_Data provided_
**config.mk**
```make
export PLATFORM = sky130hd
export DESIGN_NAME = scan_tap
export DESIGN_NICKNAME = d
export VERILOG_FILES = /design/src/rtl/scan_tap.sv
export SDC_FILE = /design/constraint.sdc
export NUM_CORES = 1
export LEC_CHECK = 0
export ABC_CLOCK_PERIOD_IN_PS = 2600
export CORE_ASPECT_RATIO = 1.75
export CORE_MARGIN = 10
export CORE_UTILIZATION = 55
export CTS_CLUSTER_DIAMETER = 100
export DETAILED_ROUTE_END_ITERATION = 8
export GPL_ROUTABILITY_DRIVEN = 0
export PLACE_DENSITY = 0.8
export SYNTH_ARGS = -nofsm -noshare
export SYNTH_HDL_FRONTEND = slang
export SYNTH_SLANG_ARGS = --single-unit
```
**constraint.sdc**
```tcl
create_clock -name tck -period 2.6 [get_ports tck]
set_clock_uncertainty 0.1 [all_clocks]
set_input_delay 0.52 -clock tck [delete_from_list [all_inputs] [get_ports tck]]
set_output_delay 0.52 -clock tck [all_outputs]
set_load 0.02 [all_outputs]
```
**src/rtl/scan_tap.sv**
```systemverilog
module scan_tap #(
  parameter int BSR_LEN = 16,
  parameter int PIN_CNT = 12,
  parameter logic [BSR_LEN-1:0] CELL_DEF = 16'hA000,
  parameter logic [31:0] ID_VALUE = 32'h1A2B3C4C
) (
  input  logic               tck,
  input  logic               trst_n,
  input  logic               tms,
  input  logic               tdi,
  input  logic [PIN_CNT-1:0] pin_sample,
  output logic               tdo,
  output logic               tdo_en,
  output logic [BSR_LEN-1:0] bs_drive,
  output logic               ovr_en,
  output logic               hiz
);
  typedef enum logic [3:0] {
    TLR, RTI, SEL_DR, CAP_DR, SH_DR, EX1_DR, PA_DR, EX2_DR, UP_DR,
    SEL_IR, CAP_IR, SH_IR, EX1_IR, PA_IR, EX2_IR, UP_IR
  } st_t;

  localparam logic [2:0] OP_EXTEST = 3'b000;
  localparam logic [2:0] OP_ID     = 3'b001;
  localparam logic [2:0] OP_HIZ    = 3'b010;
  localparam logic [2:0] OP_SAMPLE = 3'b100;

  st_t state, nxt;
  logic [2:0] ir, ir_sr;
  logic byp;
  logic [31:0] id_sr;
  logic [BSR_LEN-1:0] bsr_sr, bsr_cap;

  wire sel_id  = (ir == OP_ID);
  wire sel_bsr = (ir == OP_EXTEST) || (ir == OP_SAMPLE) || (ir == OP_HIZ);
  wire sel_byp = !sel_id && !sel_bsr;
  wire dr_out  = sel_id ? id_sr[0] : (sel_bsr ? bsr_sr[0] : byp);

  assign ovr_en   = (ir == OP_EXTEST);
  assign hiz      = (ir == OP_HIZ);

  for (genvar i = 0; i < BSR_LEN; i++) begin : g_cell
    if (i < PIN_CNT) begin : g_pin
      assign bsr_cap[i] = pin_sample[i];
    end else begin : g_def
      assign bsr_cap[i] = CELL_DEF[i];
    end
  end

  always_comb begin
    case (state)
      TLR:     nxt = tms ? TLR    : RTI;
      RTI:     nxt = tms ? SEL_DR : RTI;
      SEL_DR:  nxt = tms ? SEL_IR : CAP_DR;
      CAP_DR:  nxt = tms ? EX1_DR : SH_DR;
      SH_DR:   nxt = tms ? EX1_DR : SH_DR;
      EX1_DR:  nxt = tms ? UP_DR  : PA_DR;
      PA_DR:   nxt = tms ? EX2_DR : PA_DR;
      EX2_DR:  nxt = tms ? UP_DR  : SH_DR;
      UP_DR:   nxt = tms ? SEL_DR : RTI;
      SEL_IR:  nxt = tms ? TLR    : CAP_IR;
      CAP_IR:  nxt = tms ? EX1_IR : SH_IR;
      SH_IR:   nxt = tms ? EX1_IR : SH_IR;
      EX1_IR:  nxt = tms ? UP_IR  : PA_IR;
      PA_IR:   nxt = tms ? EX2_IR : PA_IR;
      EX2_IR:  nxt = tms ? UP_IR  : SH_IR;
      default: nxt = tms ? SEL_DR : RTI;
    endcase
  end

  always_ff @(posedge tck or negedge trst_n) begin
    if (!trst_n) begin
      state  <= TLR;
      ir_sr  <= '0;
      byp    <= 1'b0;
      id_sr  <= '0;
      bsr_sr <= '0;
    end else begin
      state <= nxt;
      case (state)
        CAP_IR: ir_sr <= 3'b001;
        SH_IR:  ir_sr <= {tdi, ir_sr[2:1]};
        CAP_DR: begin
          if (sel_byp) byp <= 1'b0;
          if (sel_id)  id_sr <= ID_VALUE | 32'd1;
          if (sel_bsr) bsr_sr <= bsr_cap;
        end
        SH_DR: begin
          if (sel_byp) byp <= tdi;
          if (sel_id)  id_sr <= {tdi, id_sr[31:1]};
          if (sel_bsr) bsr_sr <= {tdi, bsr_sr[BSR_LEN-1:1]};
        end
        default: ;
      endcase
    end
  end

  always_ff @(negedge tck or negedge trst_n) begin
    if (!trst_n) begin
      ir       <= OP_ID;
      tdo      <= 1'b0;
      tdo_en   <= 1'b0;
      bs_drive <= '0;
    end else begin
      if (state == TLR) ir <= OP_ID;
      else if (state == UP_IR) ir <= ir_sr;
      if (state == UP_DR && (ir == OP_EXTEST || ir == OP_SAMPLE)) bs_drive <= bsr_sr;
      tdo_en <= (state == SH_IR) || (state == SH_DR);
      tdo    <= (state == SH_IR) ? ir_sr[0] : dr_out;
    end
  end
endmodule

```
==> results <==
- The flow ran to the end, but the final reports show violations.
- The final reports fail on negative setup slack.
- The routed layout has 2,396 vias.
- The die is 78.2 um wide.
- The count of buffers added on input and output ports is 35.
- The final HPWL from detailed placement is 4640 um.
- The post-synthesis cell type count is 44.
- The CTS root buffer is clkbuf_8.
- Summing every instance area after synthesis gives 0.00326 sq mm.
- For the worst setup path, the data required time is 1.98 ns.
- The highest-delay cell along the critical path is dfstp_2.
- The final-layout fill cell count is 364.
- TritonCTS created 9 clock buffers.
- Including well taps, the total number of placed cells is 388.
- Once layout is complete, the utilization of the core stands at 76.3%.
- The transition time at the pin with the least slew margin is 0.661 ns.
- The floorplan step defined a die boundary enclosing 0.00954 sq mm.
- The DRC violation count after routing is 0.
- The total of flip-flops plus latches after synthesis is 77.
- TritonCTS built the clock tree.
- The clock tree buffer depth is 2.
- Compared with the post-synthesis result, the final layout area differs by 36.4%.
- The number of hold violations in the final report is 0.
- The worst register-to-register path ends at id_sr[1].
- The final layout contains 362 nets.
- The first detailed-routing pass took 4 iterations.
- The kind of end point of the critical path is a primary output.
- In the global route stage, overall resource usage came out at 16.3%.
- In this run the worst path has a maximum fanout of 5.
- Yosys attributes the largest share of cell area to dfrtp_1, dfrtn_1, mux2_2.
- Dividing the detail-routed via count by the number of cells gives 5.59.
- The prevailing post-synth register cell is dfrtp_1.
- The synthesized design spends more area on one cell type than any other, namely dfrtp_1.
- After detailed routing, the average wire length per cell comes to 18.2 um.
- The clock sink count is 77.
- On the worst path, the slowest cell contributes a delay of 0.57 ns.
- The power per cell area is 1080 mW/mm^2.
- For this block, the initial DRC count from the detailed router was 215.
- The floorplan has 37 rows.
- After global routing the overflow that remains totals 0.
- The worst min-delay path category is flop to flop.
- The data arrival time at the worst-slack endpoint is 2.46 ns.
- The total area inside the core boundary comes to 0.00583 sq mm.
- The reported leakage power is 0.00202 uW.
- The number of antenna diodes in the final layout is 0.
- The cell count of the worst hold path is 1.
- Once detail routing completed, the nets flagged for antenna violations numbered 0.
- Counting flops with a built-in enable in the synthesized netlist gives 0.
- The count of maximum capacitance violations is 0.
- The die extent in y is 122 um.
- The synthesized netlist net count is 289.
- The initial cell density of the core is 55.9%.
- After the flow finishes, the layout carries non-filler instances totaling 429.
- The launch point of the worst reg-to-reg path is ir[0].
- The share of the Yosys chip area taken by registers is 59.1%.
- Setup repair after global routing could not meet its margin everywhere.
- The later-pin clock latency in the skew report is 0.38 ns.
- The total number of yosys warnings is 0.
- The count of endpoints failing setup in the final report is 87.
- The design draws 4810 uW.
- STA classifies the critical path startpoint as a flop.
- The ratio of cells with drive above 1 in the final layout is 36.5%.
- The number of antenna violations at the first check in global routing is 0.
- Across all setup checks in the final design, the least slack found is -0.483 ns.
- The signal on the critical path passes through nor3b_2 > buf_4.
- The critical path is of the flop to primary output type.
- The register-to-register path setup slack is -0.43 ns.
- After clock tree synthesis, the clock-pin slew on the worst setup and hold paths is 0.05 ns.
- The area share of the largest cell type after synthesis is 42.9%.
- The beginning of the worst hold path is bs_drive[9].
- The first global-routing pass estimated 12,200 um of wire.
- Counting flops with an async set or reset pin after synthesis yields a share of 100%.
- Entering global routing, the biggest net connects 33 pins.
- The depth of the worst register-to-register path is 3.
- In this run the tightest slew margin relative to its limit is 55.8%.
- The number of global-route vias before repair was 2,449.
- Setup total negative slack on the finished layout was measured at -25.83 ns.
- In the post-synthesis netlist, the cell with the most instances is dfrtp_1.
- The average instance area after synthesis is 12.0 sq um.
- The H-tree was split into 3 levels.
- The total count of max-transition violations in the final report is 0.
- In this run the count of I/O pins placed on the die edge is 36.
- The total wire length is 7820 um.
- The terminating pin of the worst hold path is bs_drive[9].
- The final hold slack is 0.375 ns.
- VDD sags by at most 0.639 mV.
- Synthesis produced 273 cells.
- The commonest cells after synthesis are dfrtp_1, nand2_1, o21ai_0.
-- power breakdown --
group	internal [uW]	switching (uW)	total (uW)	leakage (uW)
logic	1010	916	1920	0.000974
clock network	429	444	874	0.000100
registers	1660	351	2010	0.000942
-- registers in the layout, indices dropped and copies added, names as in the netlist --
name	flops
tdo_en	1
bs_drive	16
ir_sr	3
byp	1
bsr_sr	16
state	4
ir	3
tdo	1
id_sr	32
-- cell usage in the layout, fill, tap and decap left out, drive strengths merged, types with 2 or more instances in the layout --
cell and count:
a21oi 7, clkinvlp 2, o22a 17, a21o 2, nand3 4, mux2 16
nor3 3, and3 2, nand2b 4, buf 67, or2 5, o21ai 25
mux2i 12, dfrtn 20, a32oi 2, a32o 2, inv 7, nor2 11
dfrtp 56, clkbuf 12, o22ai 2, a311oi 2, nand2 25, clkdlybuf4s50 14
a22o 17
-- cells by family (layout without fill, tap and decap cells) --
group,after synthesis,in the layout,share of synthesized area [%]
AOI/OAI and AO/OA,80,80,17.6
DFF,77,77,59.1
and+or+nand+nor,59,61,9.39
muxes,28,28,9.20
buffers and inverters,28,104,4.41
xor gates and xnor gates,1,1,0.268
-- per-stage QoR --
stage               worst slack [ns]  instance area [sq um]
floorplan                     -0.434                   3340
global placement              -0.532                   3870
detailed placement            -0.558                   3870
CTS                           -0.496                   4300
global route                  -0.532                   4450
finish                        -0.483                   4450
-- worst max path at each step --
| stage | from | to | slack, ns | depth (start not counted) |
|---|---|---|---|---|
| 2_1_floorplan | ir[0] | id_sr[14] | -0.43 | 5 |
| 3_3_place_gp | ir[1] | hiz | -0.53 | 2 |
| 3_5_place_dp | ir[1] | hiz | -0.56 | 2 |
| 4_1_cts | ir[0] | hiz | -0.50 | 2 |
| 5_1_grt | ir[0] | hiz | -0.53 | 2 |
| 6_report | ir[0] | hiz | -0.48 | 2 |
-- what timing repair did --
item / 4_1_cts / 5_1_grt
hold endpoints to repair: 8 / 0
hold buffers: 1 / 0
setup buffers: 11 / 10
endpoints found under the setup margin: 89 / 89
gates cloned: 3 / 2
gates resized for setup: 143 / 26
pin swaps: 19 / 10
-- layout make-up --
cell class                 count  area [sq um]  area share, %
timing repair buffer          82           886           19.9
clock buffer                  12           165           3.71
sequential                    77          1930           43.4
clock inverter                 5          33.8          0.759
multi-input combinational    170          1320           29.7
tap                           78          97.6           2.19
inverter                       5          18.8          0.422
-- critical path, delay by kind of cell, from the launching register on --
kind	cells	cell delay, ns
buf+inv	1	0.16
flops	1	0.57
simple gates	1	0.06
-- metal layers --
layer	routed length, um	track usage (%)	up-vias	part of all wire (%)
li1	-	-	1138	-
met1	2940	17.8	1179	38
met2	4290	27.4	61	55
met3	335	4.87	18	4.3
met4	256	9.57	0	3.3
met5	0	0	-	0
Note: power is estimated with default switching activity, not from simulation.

==

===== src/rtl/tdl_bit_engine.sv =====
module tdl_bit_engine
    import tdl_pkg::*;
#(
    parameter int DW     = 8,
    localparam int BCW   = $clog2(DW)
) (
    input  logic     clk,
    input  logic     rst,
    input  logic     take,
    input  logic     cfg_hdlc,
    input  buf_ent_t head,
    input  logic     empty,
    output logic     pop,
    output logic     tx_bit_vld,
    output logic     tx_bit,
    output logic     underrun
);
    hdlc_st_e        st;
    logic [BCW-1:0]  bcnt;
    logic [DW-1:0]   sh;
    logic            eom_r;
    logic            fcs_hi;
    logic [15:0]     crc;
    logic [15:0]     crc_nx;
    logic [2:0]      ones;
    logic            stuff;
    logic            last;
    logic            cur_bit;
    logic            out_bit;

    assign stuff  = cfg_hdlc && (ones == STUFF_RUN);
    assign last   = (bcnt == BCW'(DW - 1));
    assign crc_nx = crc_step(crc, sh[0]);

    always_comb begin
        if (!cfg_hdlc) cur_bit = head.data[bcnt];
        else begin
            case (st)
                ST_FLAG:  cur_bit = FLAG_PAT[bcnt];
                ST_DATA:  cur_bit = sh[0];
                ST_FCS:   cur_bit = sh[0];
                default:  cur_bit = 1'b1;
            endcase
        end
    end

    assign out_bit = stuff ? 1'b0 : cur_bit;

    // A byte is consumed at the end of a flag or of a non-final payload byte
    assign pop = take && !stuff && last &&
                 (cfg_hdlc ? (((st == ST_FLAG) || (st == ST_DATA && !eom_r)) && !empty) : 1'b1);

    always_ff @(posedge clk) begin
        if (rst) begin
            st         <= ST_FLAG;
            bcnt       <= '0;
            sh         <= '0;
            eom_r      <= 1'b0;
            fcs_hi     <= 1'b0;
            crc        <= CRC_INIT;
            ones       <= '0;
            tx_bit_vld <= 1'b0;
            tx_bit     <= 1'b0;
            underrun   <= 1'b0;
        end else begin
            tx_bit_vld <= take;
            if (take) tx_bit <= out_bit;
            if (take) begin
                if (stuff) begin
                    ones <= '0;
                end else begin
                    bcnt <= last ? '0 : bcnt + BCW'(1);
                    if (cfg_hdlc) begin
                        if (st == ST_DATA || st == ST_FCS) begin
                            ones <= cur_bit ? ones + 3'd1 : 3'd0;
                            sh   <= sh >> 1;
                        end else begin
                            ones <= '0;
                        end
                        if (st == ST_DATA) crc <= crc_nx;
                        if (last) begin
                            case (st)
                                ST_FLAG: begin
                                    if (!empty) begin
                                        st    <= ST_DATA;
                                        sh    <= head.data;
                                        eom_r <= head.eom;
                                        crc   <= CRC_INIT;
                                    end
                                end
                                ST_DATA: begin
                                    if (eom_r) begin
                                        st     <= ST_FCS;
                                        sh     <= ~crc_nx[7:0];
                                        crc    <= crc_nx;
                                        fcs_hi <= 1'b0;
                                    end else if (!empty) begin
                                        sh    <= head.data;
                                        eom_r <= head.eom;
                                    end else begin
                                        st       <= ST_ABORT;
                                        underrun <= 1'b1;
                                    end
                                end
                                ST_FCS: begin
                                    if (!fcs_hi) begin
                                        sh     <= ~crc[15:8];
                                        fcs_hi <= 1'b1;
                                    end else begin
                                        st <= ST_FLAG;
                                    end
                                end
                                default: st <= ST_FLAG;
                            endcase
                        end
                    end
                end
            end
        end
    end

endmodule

_Task requirements_
An exact, complete copy of the lines above from the one with "- Compared with" through the one with "- Once detail" is the whole answer.

_Exercise output_
- Compared with the post-synthesis result, the final layout area differs by 36.4%.
- The number of hold violations in the final report is 0.
- The worst register-to-register path ends at id_sr[1].
- The final layout contains 362 nets.
- The first detailed-routing pass took 4 iterations.
- The kind of end point of the critical path is a primary output.
- In the global route stage, overall resource usage came out at 16.3%.
- In this run the worst path has a maximum fanout of 5.
- Yosys attributes the largest share of cell area to dfrtp_1, dfrtn_1, mux2_2.
- Dividing the detail-routed via count by the number of cells gives 5.59.
- The prevailing post-synth register cell is dfrtp_1.
- The synthesized design spends more area on one cell type than any other, namely dfrtp_1.
- After detailed routing, the average wire length per cell comes to 18.2 um.
- The clock sink count is 77.
- On the worst path, the slowest cell contributes a delay of 0.57 ns.
- The power per cell area is 1080 mW/mm^2.
- For this block, the initial DRC count from the detailed router was 215.
- The floorplan has 37 rows.
- After global routing the overflow that remains totals 0.
- The worst min-delay path category is flop to flop.
- The data arrival time at the worst-slack endpoint is 2.46 ns.
- The total area inside the core boundary comes to 0.00583 sq mm.
- The reported leakage power is 0.00202 uW.
- The number of antenna diodes in the final layout is 0.
- The cell count of the worst hold path is 1.
- Once detail routing completed, the nets flagged for antenna violations numbered 0.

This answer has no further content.